=== Assignment ===
Among the entries below, how many lines contain the string "prdata"? Reply with that number alone.

=== Stored items ===
### src/design/tof_pkg.sv
package tof_pkg;

  // ----------------------------------------------------------------
  // Register map (printed offsets are not all multiples of four, so the
  // printed value is an index and the byte address is four times it)
  // ----------------------------------------------------------------
  localparam logic [7:0]  TOF_IDX_MUX      = 8'h13;
  localparam logic [7:0]  TOF_IDX_RNDHOLD  = 8'h14;
  localparam logic [7:0]  TOF_IDX_CKSUM    = 8'h15;
  localparam logic [7:0]  TOF_IDX_TEST     = 8'h16;
  localparam logic [11:0] TOF_ADDR_MUX     = {2'b00, TOF_IDX_MUX, 2'b00};
  localparam logic [11:0] TOF_ADDR_RNDHOLD = {2'b00, TOF_IDX_RNDHOLD, 2'b00};
  localparam logic [11:0] TOF_ADDR_CKSUM   = {2'b00, TOF_IDX_CKSUM, 2'b00};
  localparam logic [11:0] TOF_ADDR_TEST    = {2'b00, TOF_IDX_TEST, 2'b00};

  // ----------------------------------------------------------------
  // Field positions
  // ----------------------------------------------------------------
  localparam int TOF_MUX_SYNC_LSB = 0;
  localparam int TOF_MUX_D_LSB    = 4;
  localparam int TOF_MUX_C_LSB    = 9;
  localparam int TOF_MUX_B_LSB    = 12;
  localparam int TOF_RH_RNDAB_LSB = 0;
  localparam int TOF_RH_OFFBIN    = 3;
  localparam int TOF_RH_HCAB      = 4;
  localparam int TOF_RH_HOLD_LSB  = 5;
  localparam int TOF_RH_RNDCD_LSB = 8;
  localparam int TOF_RH_QUIETCD   = 10;
  localparam int TOF_RH_HCCD      = 11;
  localparam int TOF_RH_XMTCD     = 12;
  localparam int TOF_RH_SUMIN     = 13;
  localparam int TOF_RH_XMTAB     = 14;

  // ----------------------------------------------------------------
  // Reset values
  // ----------------------------------------------------------------
  localparam logic [15:0] TOF_MUX_RST     = 16'h0007;
  localparam logic [15:0] TOF_RNDHOLD_RST = 16'h0000;
  localparam logic [15:0] TOF_TEST_RST    = 16'h0000;
  localparam logic [15:0] TOF_CKSUM_RST   = 16'h0000;
  localparam logic [15:0] TOF_LFSR_SEED   = 16'hace1;
  localparam int          TOF_FIFO_DEPTH  = 16;

  // Port D source codes.
  localparam logic [4:0] TOF_D_QUIET = 5'h00;
  localparam logic [4:0] TOF_D_ID    = 5'h01;
  localparam logic [4:0] TOF_D_QB    = 5'h02;
  localparam logic [4:0] TOF_D_IBLSB = 5'h04;
  localparam logic [4:0] TOF_D_QALSB = 5'h08;
  localparam logic [4:0] TOF_D_CCMP  = 5'h10;

  typedef struct packed {
    logic [15:0] ia;
    logic [15:0] qa;
    logic [15:0] ib;
    logic [15:0] qb;
    logic [15:0] ic;
    logic [15:0] qc;
    logic [15:0] id;
    logic [15:0] qd;
  } tof_chan_s;

  typedef struct packed {
    logic [15:0] a;
    logic [15:0] b;
    logic [15:0] c;
    logic [15:0] d;
  } tof_ports_s;

endpackage

### src/design/tof_fifo.sv
`timescale 1ns/1ps
module tof_fifo
#(
  parameter int WIDTH = 128,
  parameter int DEPTH = 16
)
(
  input  wire logic             pclk,
  input  wire logic             presetn,
  input  wire logic [WIDTH-1:0] in_data,
  input  wire logic             in_valid,
  output logic                  in_ready,
  output logic      [WIDTH-1:0] out_data,
  output logic                  out_valid,
  input  wire logic             out_ready
);
  localparam int AW = $clog2(DEPTH);

  typedef struct packed {
    logic [AW-1:0] wp;
    logic [AW-1:0] rp;
    logic [AW:0]   cnt;
  } tof_fifo_s;

  tof_fifo_s        st;
  tof_fifo_s        next_st;
  logic [WIDTH-1:0] mem [DEPTH];
  logic             push;
  logic             pop;

  assign in_ready  = (st.cnt != (AW+1)'(DEPTH));
  assign out_valid = (st.cnt != '0);
  assign out_data  = mem[st.rp];
  assign push      = in_valid && in_ready;
  assign pop       = out_valid && out_ready;

  always_comb
  begin
    next_st = st;
    if (push)
    begin
      next_st.wp = st.wp + 1'b1;
    end
    if (pop)
    begin
      next_st.rp = st.rp + 1'b1;
    end
    next_st.cnt = st.cnt + (AW+1)'(push) - (AW+1)'(pop);
  end

  always_ff @(posedge pclk or negedge presetn)
  begin
    if (!presetn)
    begin
      st <= '0;
    end
    else
    begin
      st <= next_st;
    end
  end

  always_ff @(posedge pclk)
  begin
    if (push)
    begin
      mem[st.wp] <= in_data;
    end
  end

  a_fifo_no_over: assert property (@(posedge pclk) disable iff (!presetn)
    st.cnt <= (AW+1)'(DEPTH))
    else $error("fifo count above depth");
endmodule

### src/design/tof_formatter.sv
`timescale 1ns/1ps
// Contract
// - Port D selects quiet, id, qb, ib low bits, qa low bits, or not-C.
// - Port C selects quiet, ic, ib or qa by codes 0, 1, 2, 4.
// - Port B selects quiet, ib, qa, ia low bit, or not-A.
// - Hold counter restarts by a three-bit sync select, default 7.
// - Ports A and B round to 16, 14, 12 bits or none.
// - Ports C and D round by one shared code, separate from A/B.
// - One bit picks offset binary or two's complement, default two's.
// - A/B interleave puts I then Q on A/B, halving the rate.
// - Each output sample is held hold plus one clocks; default zero.
// - Quiet bit silences the C/D output path.
// - C/D interleave time-multiplexes I and Q on C and D.
// - C/D direction bit: transmit when set, receive when clear.
// - Sum-input bit makes ports C and D inputs, else outputs.
// - A/B direction bit: transmit when set, receive when clear.
// - Sixteen-bit checksum register is read only.
// - Self-test uses pattern generator, timer sync and checksum compressor.
module tof_formatter
  import tof_pkg::*;
(
  input  wire logic        pclk,
  input  wire logic        presetn,
  input  wire logic        psel,
  input  wire logic        penable,
  input  wire logic        pwrite,
  input  wire logic [11:0] paddr,
  input  wire logic [31:0] pwdata,
  output logic      [31:0] prdata,
  output logic             pready,
  output logic             pslverr,
  input  wire tof_chan_s   chan_data,
  input  wire logic        chan_valid,
  output logic             chan_ready,
  input  wire logic [2:0]  sync_in,
  input  wire logic [15:0] port_c_in,
  input  wire logic [15:0] port_d_in,
  output logic      [15:0] output_port_a,
  output logic      [15:0] output_port_b,
  output logic      [15:0] output_port_c,
  output logic      [15:0] output_port_d,
  output logic             port_cd_oen,
  output logic      [31:0] sum_in_data,
  output logic             transmit_dir_pair_ab,
  output logic             transmit_dir_pair_cd
);

  // ----------------------------------------------------------------
  // State
  // ----------------------------------------------------------------
  typedef struct packed {
    logic [15:0] mux;
    logic [15:0] rh;
    logic [15:0] test;
    logic [15:0] cksum;
    logic [15:0] lfsr;
    logic [2:0]  hold_cnt;
    logic        phase;
    tof_ports_s  outp;
    logic        oen;
    logic [31:0] sumin;
    logic [31:0] rdata;
    logic        ready;
    logic        err;
    logic [2:0]  sync_q1;
    logic [2:0]  sync_q2;
    logic [31:0] cd_q1;
    logic [31:0] cd_q2;
    logic [3:0]  cfg_age;
  } tof_state_s;

  tof_state_s st;
  tof_state_s next_st;

  logic [2:0]  hold_sync_sel;
  logic [4:0]  port_d_source_select;
  logic [2:0]  port_c_source_select;
  logic [3:0]  port_b_source_select;
  logic [1:0]  round_width_pair_ab;
  logic [1:0]  round_width_pair_cd;
  logic        offset_binary;
  logic        iq_interleave_pair_ab;
  logic        iq_interleave_pair_cd;
  logic [2:0]  hold_len;
  logic        silence_pair_cd;
  logic        sum_input_mode;
  logic        self_test;
  tof_chan_s   fifo_data;
  logic        fifo_valid;
  logic        fifo_ready;
  tof_chan_s   src;
  logic        restart;
  logic        take;
  logic        access;
  logic [11:0] word_addr;
  tof_ports_s  raw;
  tof_ports_s  fmt;

  assign hold_sync_sel         = st.mux[TOF_MUX_SYNC_LSB +: 3];
  assign port_d_source_select  = st.mux[TOF_MUX_D_LSB +: 5];
  assign port_c_source_select  = st.mux[TOF_MUX_C_LSB +: 3];
  assign port_b_source_select  = st.mux[TOF_MUX_B_LSB +: 4];
  assign round_width_pair_ab   = st.rh[TOF_RH_RNDAB_LSB +: 2];
  assign round_width_pair_cd   = st.rh[TOF_RH_RNDCD_LSB +: 2];
  assign offset_binary         = st.rh[TOF_RH_OFFBIN];
  assign iq_interleave_pair_ab = st.rh[TOF_RH_HCAB];
  assign iq_interleave_pair_cd = st.rh[TOF_RH_HCCD];
  assign hold_len              = st.rh[TOF_RH_HOLD_LSB +: 3];
  assign silence_pair_cd       = st.rh[TOF_RH_QUIETCD];
  assign sum_input_mode        = st.rh[TOF_RH_SUMIN];
  assign self_test             = st.test[0];

  // ----------------------------------------------------------------
  // Sample buffer
  // ----------------------------------------------------------------
  tof_fifo #(.WIDTH($bits(tof_chan_s)), .DEPTH(TOF_FIFO_DEPTH)) u_fifo
  (
    .pclk      (pclk),
    .presetn   (presetn),
    .in_data   (chan_data),
    .in_valid  (chan_valid),
    .in_ready  (chan_ready),
    .out_data  (fifo_data),
    .out_valid (fifo_valid),
    .out_ready (fifo_ready)
  );

  // Round to the chosen width with saturation, then clear the low bits.
  function automatic logic [15:0] tof_round(input logic [15:0] v,
                                            input logic [1:0]  code);
    logic [16:0] sum;
    logic [15:0] half;
    logic [15:0] keep;
    half = 16'h0000;
    keep = 16'hffff;
    case (code)
      2'h2:
      begin
        half = 16'h0002;
        keep = 16'hfffc;
      end
      2'h3:
      begin
        half = 16'h0008;
        keep = 16'hfff0;
      end
      default:
      begin
        half = 16'h0000;
        keep = 16'hffff;
      end
    endcase
    sum = {v[15], v} + {1'b0, half};
    if (sum[16] != sum[15])
    begin
      tof_round = 16'h7fff & keep;
    end
    else
    begin
      tof_round = sum[15:0] & keep;
    end
  endfunction

  // ----------------------------------------------------------------
  // Data path
  // ----------------------------------------------------------------
  always_comb
  begin
    src = fifo_data;
    if (self_test)
    begin
      src = {8{st.lfsr}};
    end
    // A sync restarts the hold counter; 7 in the select means none.
    restart = (hold_sync_sel != 3'h7) && st.sync_q2[hold_sync_sel[1:0]];
    take = restart || (st.hold_cnt == hold_len);
    fifo_ready = take && !self_test;
    raw.a = (iq_interleave_pair_ab && st.phase) ? src.qa : src.ia;
    raw.b = (iq_interleave_pair_ab && st.phase) ? src.qb : src.ib;
    case (port_c_source_select)
      3'h1: raw.c = src.ic;
      3'h2: raw.c = src.ib;
      3'h4: raw.c = src.qa;
      default: raw.c = 16'h0000;
    endcase
    if (iq_interleave_pair_cd && st.phase && port_c_source_select == 3'h1)
    begin
      raw.c = src.qc;
    end
    case (port_b_source_select)
      4'h1: raw.b = iq_interleave_pair_ab && st.phase ? src.qb : src.ib;
      4'h2: raw.b = src.qa;
      4'h4: raw.b = {15'h0000, src.ia[0]};
      4'h8: raw.b = ~raw.a;
      default: raw.b = 16'h0000;
    endcase
    fmt.a = tof_round(raw.a, round_width_pair_ab);
    fmt.b = tof_round(raw.b, round_width_pair_ab);
    fmt.c = tof_round(raw.c, round_width_pair_cd);
    case (port_d_source_select)
      TOF_D_ID:    raw.d = (iq_interleave_pair_cd && st.phase) ? src.qd
                                                               : src.id;
      TOF_D_QB:    raw.d = src.qb;
      TOF_D_IBLSB: raw.d = {8'h00, src.ib[7:0]};
      TOF_D_QALSB: raw.d = {8'h00, src.qa[7:0]};
      TOF_D_CCMP:  raw.d = ~fmt.c;
      default:     raw.d = 16'h0000;
    endcase
    fmt.d = tof_round(raw.d, round_width_pair_cd);
    if (offset_binary)
    begin
      fmt.a[15] = ~fmt.a[15];
      fmt.b[15] = ~fmt.b[15];
      fmt.c[15] = ~fmt.c[15];
      fmt.d[15] = ~fmt.d[15];
    end
    if (silence_pair_cd)
    begin
      fmt.c = 16'h0000;
      fmt.d = 16'h0000;
    end
  end

  // ----------------------------------------------------------------
  // Register bus and state update
  // ----------------------------------------------------------------
  assign access    = psel && penable;
  assign word_addr = {2'b00, paddr[11:2]};

  always_comb
  begin
    next_st = st;
    next_st.sync_q1 = sync_in;
    next_st.sync_q2 = st.sync_q1;
    next_st.cd_q1 = {port_c_in, port_d_in};
    next_st.cd_q2 = st.cd_q1;
    next_st.hold_cnt = take ? 3'h0 : st.hold_cnt + 3'h1;
    if (take && (self_test || fifo_valid))
    begin
      next_st.outp = fmt;
      next_st.phase = restart ? 1'b0 : ~st.phase;
      next_st.lfsr = {st.lfsr[14:0],
                      st.lfsr[15] ^ st.lfsr[13] ^ st.lfsr[12] ^ st.lfsr[10]};
      // The checksum folds every new output word so one compare covers all.
      next_st.cksum = {st.cksum[14:0], st.cksum[15]}
                      ^ fmt.a ^ fmt.b ^ fmt.c ^ fmt.d;
    end
    next_st.oen = sum_input_mode;
    next_st.sumin = st.cd_q2;
    next_st.ready = psel && !penable;
    next_st.err = 1'b0;
    next_st.rdata = 32'h0000_0000;
    if (psel && !penable)
    begin
      next_st.err = !(word_addr == {4'h0, TOF_IDX_MUX}
                   || word_addr == {4'h0, TOF_IDX_RNDHOLD}
                   || word_addr == {4'h0, TOF_IDX_CKSUM}
                   || word_addr == {4'h0, TOF_IDX_TEST});
      case (word_addr)
        {4'h0, TOF_IDX_MUX}:     next_st.rdata = {16'h0000, st.mux};
        {4'h0, TOF_IDX_RNDHOLD}: next_st.rdata = {16'h0000, st.rh};
        {4'h0, TOF_IDX_CKSUM}:   next_st.rdata = {16'h0000, st.cksum};
        {4'h0, TOF_IDX_TEST}:    next_st.rdata = {16'h0000, st.test};
        default:                 next_st.rdata = 32'h0000_0000;
      endcase
    end
    if (access && pwrite && st.ready)
    begin
      case (word_addr)
        {4'h0, TOF_IDX_MUX}:     next_st.mux = pwdata[15:0];
        {4'h0, TOF_IDX_RNDHOLD}: next_st.rh = pwdata[15:0];
        {4'h0, TOF_IDX_TEST}:    next_st.test = {15'h0000, pwdata[0]};
        default:                 next_st.err = 1'b0;
      endcase
    end
    // Cycles since the last configuration change. The hold counter may
    // wrap once before it settles, so the period check waits on this.
    if (next_st.rh != st.rh || next_st.mux != st.mux)
    begin
      next_st.cfg_age = 4'h0;
    end
    else if (st.cfg_age != 4'hf)
    begin
      next_st.cfg_age = st.cfg_age + 4'h1;
    end
  end

  always_ff @(posedge pclk or negedge presetn)
  begin
    if (!presetn)
    begin
      st <= '0;
      st.mux <= TOF_MUX_RST;
      st.rh <= TOF_RNDHOLD_RST;
      st.test <= TOF_TEST_RST;
      st.cksum <= TOF_CKSUM_RST;
      st.lfsr <= TOF_LFSR_SEED;
    end
    else
    begin
      st <= next_st;
    end
  end

  // ----------------------------------------------------------------
  // Outputs
  // ----------------------------------------------------------------
  assign output_port_a        = st.outp.a;
  assign output_port_b        = st.outp.b;
  assign output_port_c        = st.outp.c;
  assign output_port_d        = st.outp.d;
  assign port_cd_oen          = st.oen;
  assign sum_in_data          = st.sumin;
  assign transmit_dir_pair_ab = st.rh[TOF_RH_XMTAB];
  assign transmit_dir_pair_cd = st.rh[TOF_RH_XMTCD];
  assign prdata               = st.rdata;
  assign pready               = st.ready;
  assign pslverr              = st.err;

  // ----------------------------------------------------------------
  // Checks
  // ----------------------------------------------------------------
  a_cksum_ro_write: assert property (@(posedge pclk) disable iff (!presetn)
    (access && pwrite && pready && word_addr == {4'h0, TOF_IDX_CKSUM}
     && !(take && (self_test || fifo_valid))) |=> $stable(st.cksum))
    else $error("checksum changed by a write");
  a_quiet_cd_zero: assert property (@(posedge pclk) disable iff (!presetn)
    (silence_pair_cd && take && fifo_valid) |=> output_port_c == 16'h0000)
    else $error("quiet C/D path not silent");
  a_hold_period: assert property (@(posedge pclk) disable iff (!presetn)
    (hold_sync_sel == 3'h7 && hold_len == 3'h2 && take
     && st.cfg_age >= 4'ha) |-> (!$past(take, 1) && !$past(take, 2)
     && $past(take, 3)))
    else $error("hold period wrong");
  a_sumin_dir: assert property (@(posedge pclk) disable iff (!presetn)
    $rose(sum_input_mode) |=> port_cd_oen)
    else $error("C/D direction not following sum-input");
  a_dir_ab_out: assert property (@(posedge pclk) disable iff (!presetn)
    (access && pwrite && pready && word_addr == {4'h0, TOF_IDX_RNDHOLD})
    |=> transmit_dir_pair_ab == $past(pwdata[TOF_RH_XMTAB]))
    else $error("A/B direction mismatch");
  a_dir_cd_out: assert property (@(posedge pclk) disable iff (!presetn)
    (access && pwrite && pready && word_addr == {4'h0, TOF_IDX_RNDHOLD})
    |=> transmit_dir_pair_cd == $past(pwdata[TOF_RH_XMTCD]))
    else $error("C/D direction mismatch");
  a_round_lsb_12: assert property (@(posedge pclk) disable iff (!presetn)
    (round_width_pair_ab == 2'h3 && take && fifo_valid && !offset_binary)
    |=> output_port_a[3:0] == 4'h0)
    else $error("A not rounded to 12 bits");
  a_port_c_quiet: assert property (@(posedge pclk) disable iff (!presetn)
    (port_c_source_select == 3'h0 && take && fifo_valid && !offset_binary)
    |=> output_port_c == 16'h0000)
    else $error("C not quiet for code 0");
  a_pready_once: assert property (@(posedge pclk) disable iff (!presetn)
    (psel && !penable) |=> pready ##1 !pready)
    else $error("pready not one cycle");
endmodule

=== Task answer ===
2